--- src/rtl/radial_mask_background_subtract_assert.svh ---
// Assertion macros shared by the radial mask background subtraction RTL.
`ifndef RADIAL_MASK_BACKGROUND_SUBTRACT_ASSERT_SVH
`define RADIAL_MASK_BACKGROUND_SUBTRACT_ASSERT_SVH

// Consequent must hold in the same cycle as the antecedent.
`define RMBS_ASSERT_NOW(lbl, ante, cons) \
	lbl: assert property (@(posedge clk) disable iff (!arst_n) (ante) |-> (cons)) \
		else $error("rmbs: same-cycle check failed");

// Consequent must hold in the cycle after the antecedent.
`define RMBS_ASSERT_NEXT(lbl, ante, cons) \
	lbl: assert property (@(posedge clk) disable iff (!arst_n) (ante) |=> (cons)) \
		else $error("rmbs: next-cycle check failed");

`endif

--- src/rtl/rmbs_pkg.sv ---
// Shared constants, types and codes of the radial mask background subtraction block.
package rmbs_pkg;
	localparam int MaxWidth  = 640;
	localparam int MaxHeight = 480;
	localparam int BgDepth   = MaxWidth * MaxHeight;
	localparam int AddrW     = $clog2(BgDepth);
	localparam int PixW      = 8;
	localparam int ColW      = 10;
	localparam int RowW      = 9;
	localparam int RadW      = 10;
	localparam int ThrW      = 8;
	localparam int CfgIdxW   = 3;
	localparam int CfgDataW  = 10;
	localparam int D2W       = 21;
	localparam int VW        = D2W + 16;
	localparam int DistW     = 19;
	localparam int DenW      = RadW + 8;
	localparam int NumW      = DistW + 8;
	localparam int LinW      = RowW + ColW + 1;
	localparam int QDepth    = 4;
	localparam int QPtrW     = $clog2(QDepth);

	typedef enum logic [CfgIdxW-1:0] {
		CFG_CENTER_X     = 3'd0,
		CFG_CENTER_Y     = 3'd1,
		CFG_INNER_RADIUS = 3'd2,
		CFG_OUTER_RADIUS = 3'd3,
		CFG_THRESHOLD    = 3'd4,
		CFG_FRAME_WIDTH  = 3'd5,
		CFG_FRAME_HEIGHT = 3'd6
	} cfg_idx_t;

	typedef struct packed {
		logic [ColW-1:0] center_x;
		logic [ColW-1:0] center_y;
		logic [RadW-1:0] inner_radius;
		logic [RadW-1:0] outer_radius;
		logic [ThrW-1:0] threshold;
		logic [ColW-1:0] frame_width;
		logic [RowW-1:0] frame_height;
	} cfg_t;

	typedef struct packed {
		logic [PixW-1:0] pixel;
		logic            capture_bg;
		logic [ColW-1:0] col;
		logic [RowW-1:0] row;
		logic            frame_end;
	} item_t;

	typedef struct packed {
		logic full;
		logic empty;
	} q_status_t;

	typedef struct packed {
		logic clearing;
	} back_status_t;

	typedef enum logic [3:0] {
		ST_CLEAR,
		ST_IDLE,
		ST_SQR,
		ST_SQRT,
		ST_RAMP,
		ST_DIV,
		ST_MEM,
		ST_CMP,
		ST_OUT
	} bstate_t;
endpackage

--- src/rtl/rmbs_ifs.sv ---
// Handshake channels of the block: pixel requests, result requests and register writes.
interface rmbs_pix_if;
	logic                      valid;
	logic                      ready;
	logic [rmbs_pkg::PixW-1:0] pixel;
	logic                      capture_bg;
	logic                      frame_start;
	modport source (output valid, pixel, capture_bg, frame_start, input ready);
	modport sink (input valid, pixel, capture_bg, frame_start, output ready);
endinterface


--- src/rtl/rmbs_front.sv ---
// Front part: accepts pixel requests and tags each with its position and frame end.
module rmbs_front (
	input  logic                   clk,
	input  logic                   arst_n,
	rmbs_pix_if.sink               pixels,
	input  rmbs_pkg::cfg_t         cfg_regs,
	input  rmbs_pkg::q_status_t    q_status,
	input  rmbs_pkg::back_status_t back_status,
	output logic                   push,
	output rmbs_pkg::item_t        push_item
);
	logic [rmbs_pkg::ColW-1:0] col_q;
	logic [rmbs_pkg::RowW-1:0] row_q;
	logic [rmbs_pkg::ColW-1:0] col;
	logic [rmbs_pkg::RowW-1:0] row;
	logic [rmbs_pkg::ColW:0]   w_eff;
	logic [rmbs_pkg::RowW:0]   h_eff;
	logic                      line_end;
	logic                      frame_end;

	assign pixels.ready = !q_status.full && !back_status.clearing;
	assign push         = pixels.valid && pixels.ready;

	// Effective frame size: a zero becomes one, and larger values are clamped to the store's dimensions.
	always_comb begin
		if (cfg_regs.frame_width == '0) begin
			w_eff = (rmbs_pkg::ColW+1)'(1);
		end else if ({1'b0, cfg_regs.frame_width} > (rmbs_pkg::ColW+1)'(rmbs_pkg::MaxWidth)) begin
			w_eff = (rmbs_pkg::ColW+1)'(rmbs_pkg::MaxWidth);
		end else begin
			w_eff = {1'b0, cfg_regs.frame_width};
		end
		if (cfg_regs.frame_height == '0) begin
			h_eff = (rmbs_pkg::RowW+1)'(1);
		end else if ({1'b0, cfg_regs.frame_height} > (rmbs_pkg::RowW+1)'(rmbs_pkg::MaxHeight)) begin
			h_eff = (rmbs_pkg::RowW+1)'(rmbs_pkg::MaxHeight);
		end else begin
			h_eff = {1'b0, cfg_regs.frame_height};
		end
	end

	// Position of this pixel and end-of-line and end-of-frame detection.
	always_comb begin
		col       = pixels.frame_start ? '0 : col_q;
		row       = pixels.frame_start ? '0 : row_q;
		line_end  = ({1'b0, col} + 1'b1) >= w_eff;
		frame_end = line_end && (({1'b0, row} + 1'b1) >= h_eff);
		push_item = '{pixel: pixels.pixel, capture_bg: pixels.capture_bg,
			col: col, row: row, frame_end: frame_end};
	end

	// Raster counters.
	always_ff @(posedge clk or negedge arst_n) begin
		if (!arst_n) begin
			col_q <= '0;
			row_q <= '0;
		end else if (push) begin
			if (line_end) begin
				col_q <= '0;
				row_q <= frame_end ? '0 : row + 1'b1;
			end else begin
				col_q <= col + 1'b1;
				row_q <= row;
			end
		end
	end
endmodule

--- src/flat_wrapper.sv ---
// flat-port wrapper written by rule: the top's interface ports become plain ports
module rmbs_front_flat 
  (clk, arst_n, cfg_regs, q_status, back_status, push, push_item, pixels_valid, pixels_pixel, pixels_capture_bg, pixels_frame_start, pixels_ready);
  rmbs_pix_if pixels_i ();
  input  logic clk;
  input  logic arst_n;
  input  rmbs_pkg::cfg_t cfg_regs;
  input  rmbs_pkg::q_status_t q_status;
  input  rmbs_pkg::back_status_t back_status;
  output logic push;
  output rmbs_pkg::item_t push_item;
  input wire logic [$bits(pixels_i.valid)-1:0] pixels_valid;
  input wire logic [$bits(pixels_i.pixel)-1:0] pixels_pixel;
  input wire logic [$bits(pixels_i.capture_bg)-1:0] pixels_capture_bg;
  input wire logic [$bits(pixels_i.frame_start)-1:0] pixels_frame_start;
  output wire logic [$bits(pixels_i.ready)-1:0] pixels_ready;
  assign pixels_i.valid = pixels_valid;
  assign pixels_i.pixel = pixels_pixel;
  assign pixels_i.capture_bg = pixels_capture_bg;
  assign pixels_i.frame_start = pixels_frame_start;
  assign pixels_ready = pixels_i.ready;
  rmbs_front u_core (.clk(clk), .arst_n(arst_n), .pixels(pixels_i), .cfg_regs(cfg_regs), .q_status(q_status), .back_status(back_status), .push(push), .push_item(push_item));
endmodule
--- config.mk ---
export PLATFORM = sky130hd
export DESIGN_NAME = rmbs_front_flat
export DESIGN_NICKNAME = d
export VERILOG_FILES = /design/src/rtl/radial_mask_background_subtract_assert.svh /design/src/rtl/rmbs_pkg.sv /design/src/rtl/rmbs_ifs.sv /design/src/rtl/rmbs_front.sv /design/src/flat_wrapper.sv
export SDC_FILE = /design/constraint.sdc
export NUM_CORES = 1
export LEC_CHECK = 0
export BUFFER_PORTS_ARGS = -buffer_cell sky130_fd_sc_hd__buf_4
export CORE_MARGIN = 8
export CORE_UTILIZATION = 25
export DETAILED_ROUTE_END_ITERATION = 8
export GPL_TIMING_DRIVEN = 1
export PLACE_DENSITY = 0.55
export SLEW_MARGIN = 30
export SYNTH_ARGS = -nofsm -noshare
export SYNTH_HDL_FRONTEND = slang
export SYNTH_SLANG_ARGS = --single-unit
--- constraint.sdc ---
create_clock -name clk -period 3.98 [get_ports clk]
set_input_delay 0.398 -clock clk [delete_from_list [all_inputs] [get_ports clk]]
set_output_delay 0.398 -clock clk [all_outputs]
set_load 0.03 [all_outputs]
==> summary.txt, run 1 <==
largest net degree at the start of global routing: 25
Final setup viols: 0
placed instance count: 375
first-pass GRT wire length: 9.00 mm
post-CTS resize count: 0
Worst EP arrival: 3.21 ns
Cell Chain, Critical Path: nor2b_2 > ha_1 > nand4_1 > nor3b_2 > and3_1 > xor2_1 > ha_1 > a21o_1 > a221oi_2 > o21a_1 > nor2_1 > buf_4
critical path class: flop to output port
fillers: 830
critical-path maximum fanout: 4
CP dominant cell by count: ha_1
post-CTS setup buffer count: 0
layout cells sized above 1: 26.4%
Placer Congestion: 0.765
most common cell after layout, fill and taps aside: buf_4
Worst Hold Class: primary input to async pin
ys flop type: dfrtp_1
Clock transition at path regs: 0.07 ns
initial antenna violation count: 0
diode count: 0
Initial Util: 25.8%
Lkg Pwr: 1.21 nW
WP buf/inv: 1
syn_area_per_cell: 8.23 um2
fmax: 0.277 GHz
Ys Warns: 0
leading cell types in the layout, fill and taps excluded: buf_4, nand2_1, ha_1
fraction of registers with async set or reset after synthesis: 100%
final hold violations: 0
post-route ant nets: 0
number of buffers added on ports: 46
die footprint: 0.0111 mm2
share of the yosys chip area belonging to registers: 23.9%
row cnt: 32
Max H-tree Level: 1
cts bufs inserted: 3
Critical-path top delay cell: dfrtp_1
Die H: 105 um
Synth Net Count: 346
Synth Register Bits: 19
Slew @ Worst Pin: 0.827 ns
area occupied by multi-input gates: 0.00136 mm2
Overflow after GRT: 0
vias per cell: 4.71
Area Growth Syn to Fin: 21.4%
clock sink count: 19
critical path launch point type: flop
slew margin rel.: 44.7%
initial drt markers: 69
Die X: 105 um
Core ar.: 0.00773 mm2
Total Neg Setup Slack: 0 ns
maxcap violations: 0
final worst setup slack: 0.372 ns
critical path required time: 3.58 ns
VDD IR max: 91.6 uV
power density over cell area: 189 mW/mm2
vias in the first global route: 1826
later-pin clock latency in the skew report: 0.25 ns
hold slack: 0.00517 ns
EDFF count, synth: 0
Root Buffer: clkbuf_8
WL per Instance: 14.0 um
Slew Limit Fails: 0
fin crit share: 90.7%
DP Worst Slack: 0.408 ns
Synth Instances: 242
hpwl dp: 4.30 mm
DRC violations left: 0
GRT Total Usage: 9.72%
register area: 475 um2
fin crit period: 3.61 ns
synth unique cells: 51
io pins: 114
Routed WL: 5.29 mm
CP delay by family, top: simple AND/OR/NAND/NOR gates
Worst Skew: 0.00181 ns
RSZ-0062 raised after global routing: no
DR pass1 iterations: 4
Max clock buf depth: 2
Post-Syn Area: 0.00199 mm2
status: complete, no violations
hold_buf cts: 0
Final Net Count: 382
Final Non-Filler Cells: 379
CP Capture Type: output port
via count: 1786
Critical Path Max Stage Delay: 0.38 ns
CTS tree: yes
## worst reg2reg max path, cell delays in order (launching register included)
cell      delay [ns]
dfrtp_1         0.38
nor2b_2         0.26
ha_1            0.25
nand4_1         0.15
nor3b_2         0.24
and3_1          0.19
xor2_1          0.23
ha_1            0.28
a21o_1          0.17
a221oi_2        0.33
o21ai_2         0.29
and2_4          0.25
a32o_1          0.25
## synthesized netlist by cell type (all sizes together) (3+ instances only)
cell    instances  area, um2
nand2          42        158
o21ai          22        129
ha             21        263
dfrtp          19        475
nor2b          18        123
buf            14        110
a21oi          12       63.8
nand3          10       55.1
inv             9       33.8
xor2            9       86.3
nor2            6       30.0
a32oi           5       43.8
and3            5       31.3
clkbuf          5       18.8
nor3            5       25.0
nand4           4       40.0
a21o            3       22.5
a32o            3       30.0
and2            3       21.3
nand2b          3       18.8
xnor2           3       26.3
## registers in the layout, indices dropped and copies added (netlist names)
signal,count
u_core.col_q,10
u_core.row_q,9
## power breakdown
group	switching [W]	internal, W	total, W
clock network	0.0000663	0.0000695	0.000136
registers	0.00000613	0.000200	0.000206
logic	0.0000654	0.0000488	0.000114
## through the flow
stage                     util [%]  area [um2]  power, W
final                         31.3        2420  0.000456
after CTS                     31.3        2420  0.000464
after detailed placement      30.7        2370  0.000326
after global placement        30.7        2370  0.000322
after global routing          31.3        2420  0.000490
after floorplan                  -        2000  0.000293
## cell families (layout without fill, tap and decap cells)
group                      count (synthesis)  count (layout)  synth area share, %
AOI/OAI and AO/OA                         58              58                 20.4
DFF                                       19              19                 23.9
and+or+nand+nor                          104             104                 28.7
buffers and inverters                     28              63                 8.17
adders and majority gates                 21              21                 13.2
xor gates and xnor gates                  12              12                 5.65
## per-layer routing
layer	GRT usage (%)	up-vias	part of all wire, %
met2	15.4	46	45
met4	2.34	0	0.43
met1	12.6	810	48
met3	2.80	2	6.9
met5	0	-	0
li1	-	928	-
## worst paths after layout
kind	endpoint	startpoint	slack, ns	cells past startpoint
worst max-delay path	push_item[0]	u_core.col_q[0]	0.37	12
worst min-delay path	u_core.col_q[1]	arst_n	0.005	1
worst max register to register	u_core.row_q[3]	u_core.col_q[0]	0.59	12
worst min register to register	u_core.col_q[8]	u_core.col_q[8]	0.49	2
max in group asynchronous	u_core.row_q[3]	arst_n	3.77	1
min in group clk	u_core.col_q[8]	u_core.col_q[8]	0.49	2
## cell type report
type / count / area share, %
flip-flops and latches: 19 / 19.7
clock buffers: 3 / 1.71
clock inverters: 1 / 0.207
inverters: 9 / 1.40
repair buffers: 50 / 15.5
multi-input cells: 195 / 56.2
well taps: 102 / 5.28
Note: power is estimated with default switching activity, not from simulation.
==> run 2: changes to the inputs <==
Settings changed: CORE_MARGIN 8 to not set.
==> summary.txt, run 2 (synthesis results as in run 1) <==
VDD IR max: 96.4 uV
Critical Path End: push_item[0]
Seq pwr share: 45.2%
most common cell after layout, fill and taps aside: buf_4
Total Neg Setup Slack: 0 ns
critical-path maximum fanout: 4
R2R setup slack: 0.56 ns
Die H: 91.3 um
Worst EP arrival: 3.22 ns
later-pin clock latency in the skew report: 0.26 ns
critical path required time: 3.58 ns
Max clock buf depth: 2
Clock transition at path regs: 0.08 ns
Sw Pwr: 0.000136 W
clock sink count: 19
Area Growth Syn to Fin: 21.0%
Critical-path top delay cell: dfrtp_1
cts bufs inserted: 3
CTS tree: yes
max reg flops: 10
CP delay by family, top: simple AND/OR/NAND/NOR gates
Initial Util: 25.8%
number of buffers added on ports: 46
Clk network pwr share: 29.7%
capturing point of the worst reg2reg path: u_core.row_q[8]
diode count: 0
DRC violations left: 0
hold_buf cts: 0
status: complete, no violations
Placer Congestion: 0.805
WP buf/inv: 1
Final Net Count: 381
Worst Skew: 0.00626 ns
Core ar.: 0.00773 mm2
DR pass1 iterations: 4
fin crit share: 90.9%
row cnt: 32
WL per Instance: 13.0 um
fin util: 31.2%
RSZ-0062 raised after global routing: no
CP startpoint: u_core.col_q[0]
Final setup viols: 0
Die X: 91.3 um
largest net degree at the start of global routing: 25
post-route ant nets: 0
fin crit period: 3.62 ns
post-CTS setup buffer count: 0
critical path class: flop to output port
power density over cell area: 188 mW/mm2
GRT Total Usage: 12.0%
initial antenna violation count: 0
vias in the first global route: 1755
biggest regs: u_core.col_q x10, u_core.row_q x9
Lkg Pwr: 1.20 nW
Worst Hold Class: primary input to async pin
register name with the most flops: u_core.col_q
Slew @ Worst Pin: 0.884 ns
hpwl dp: 3.81 mm
die footprint: 0.00833 mm2
initial drt markers: 47
internal power: 0.000318 W
critical path launch point type: flop
fmax: 0.276 GHz
combinational share of power: 25.1%
Max H-tree Level: 1
Critical Path Max Stage Delay: 0.37 ns
layout cells sized above 1: 26.1%
final hold violations: 0
Sw Share: 30.0%
io pins: 114
slew margin rel.: 40.9%
Cell Chain, Critical Path: nor2b_2 > ha_1 > nand4_1 > nor3b_2 > and3_1 > xor2_1 > ha_1 > a21o_1 > a221oi_2 > o21a_1 > nor2_1 > buf_4
worst r2r src: u_core.col_q[0]
first-pass GRT wire length: 8.14 mm
Routed WL: 4.91 mm
hold slack: 0.00538 ns
post-CTS resize count: 0
Slew Limit Fails: 0
CP Capture Type: output port
CP dominant cell by count: ha_1
leading cell types in the layout, fill and taps excluded: buf_4, nand2_1, ha_1
r2r worst-path depth: 12
Root Buffer: clkbuf_8
maxcap violations: 0
WP depth: 12
vias per cell: 4.74
Overflow after GRT: 0
via count: 1792
## run 2: final cells by class
| cell class | instances | area (um2) |
|---|---|---|
| inverters | 9 | 33.8 |
| fillers | 840 | 5320 |
| repair buffers | 49 | 368 |
| clock buffers | 3 | 41.3 |
| well taps | 102 | 128 |
| multi-input cells | 195 | 1360 |
| clock inverters | 1 | 5.00 |
| flip-flops and latches | 19 | 475 |
## run 2: power groups by stage
stage	Sequential, W	Clock, W	Combinational [W]
6_report	0.000205	0.000135	0.000114
5_1_grt	0.000207	0.000147	0.000129
4_1_cts	0.000206	0.000141	0.000116
3_5_place_dp	0.000209	0	0.000115
3_3_place_gp	0.000209	0	0.000113
2_1_floorplan	0.000208	0	0.0000854
## run 2: worst min path at each step
stage | start | endpoint | cells past startpoint
finish | arst_n | u_core.col_q[3] | 1
global route | arst_n | u_core.col_q[8] | 1
CTS | arst_n | u_core.row_q[5] | 1
detailed placement | arst_n | u_core.col_q[8] | 1
global placement | arst_n | u_core.row_q[7] | 1
floorplan | arst_n | u_core.col_q[0] | 0
## run 2: routing by layer
| metal | global-route usage [%] | up-vias | routed length (um) |
|---|---|---|---|
| li1 | - | 920 | - |
| met5 | 0 | - | 0 |
| met4 | 2.51 | 0 | 37 |
| met1 | 16.3 | 826 | 2390 |
| met3 | 1.84 | 5 | 211 |
| met2 | 20.2 | 41 | 2270 |
## run 2: worst register-to-register path, stage by stage, from the launching register on
cell      delay [ns]
dfrtp_1         0.37
nor2b_2         0.26
ha_1            0.24
nand4_1         0.14
nor3b_2         0.33
and3_1          0.22
xor2_1          0.22
ha_1            0.28
a21o_1          0.17
a221oi_2        0.31
o21ai_2         0.28
and2_4          0.25
a32o_1          0.24
## run 2: through the flow
| step | cells | total power [W] | area, um2 | setup WS (ns) |
|---|---|---|---|---|
| 2_1_floorplan | 242 | 0.000293 | 2000 | 0.0395 |
| 3_3_place_gp | 374 | 0.000322 | 2360 | 0.321 |
| 3_5_place_dp | 374 | 0.000325 | 2360 | 0.304 |
| 4_1_cts | 378 | 0.000462 | 2410 | 0.317 |
| 5_1_grt | 378 | 0.000483 | 2410 | 0.0918 |
| 6_report | 378 | 0.000454 | 2410 | 0.361 |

### Work order
Retype exactly, and only, the lines above from the one where "max in group" occurs up to and including the one where "well taps: 102 / 5.28" occurs.

### Output of the exercise
max in group asynchronous	u_core.row_q[3]	arst_n	3.77	1
min in group clk	u_core.col_q[8]	u_core.col_q[8]	0.49	2
## cell type report
type / count / area share, %
flip-flops and latches: 19 / 19.7
clock buffers: 3 / 1.71
clock inverters: 1 / 0.207
inverters: 9 / 1.40
repair buffers: 50 / 15.5
multi-input cells: 195 / 56.2
well taps: 102 / 5.28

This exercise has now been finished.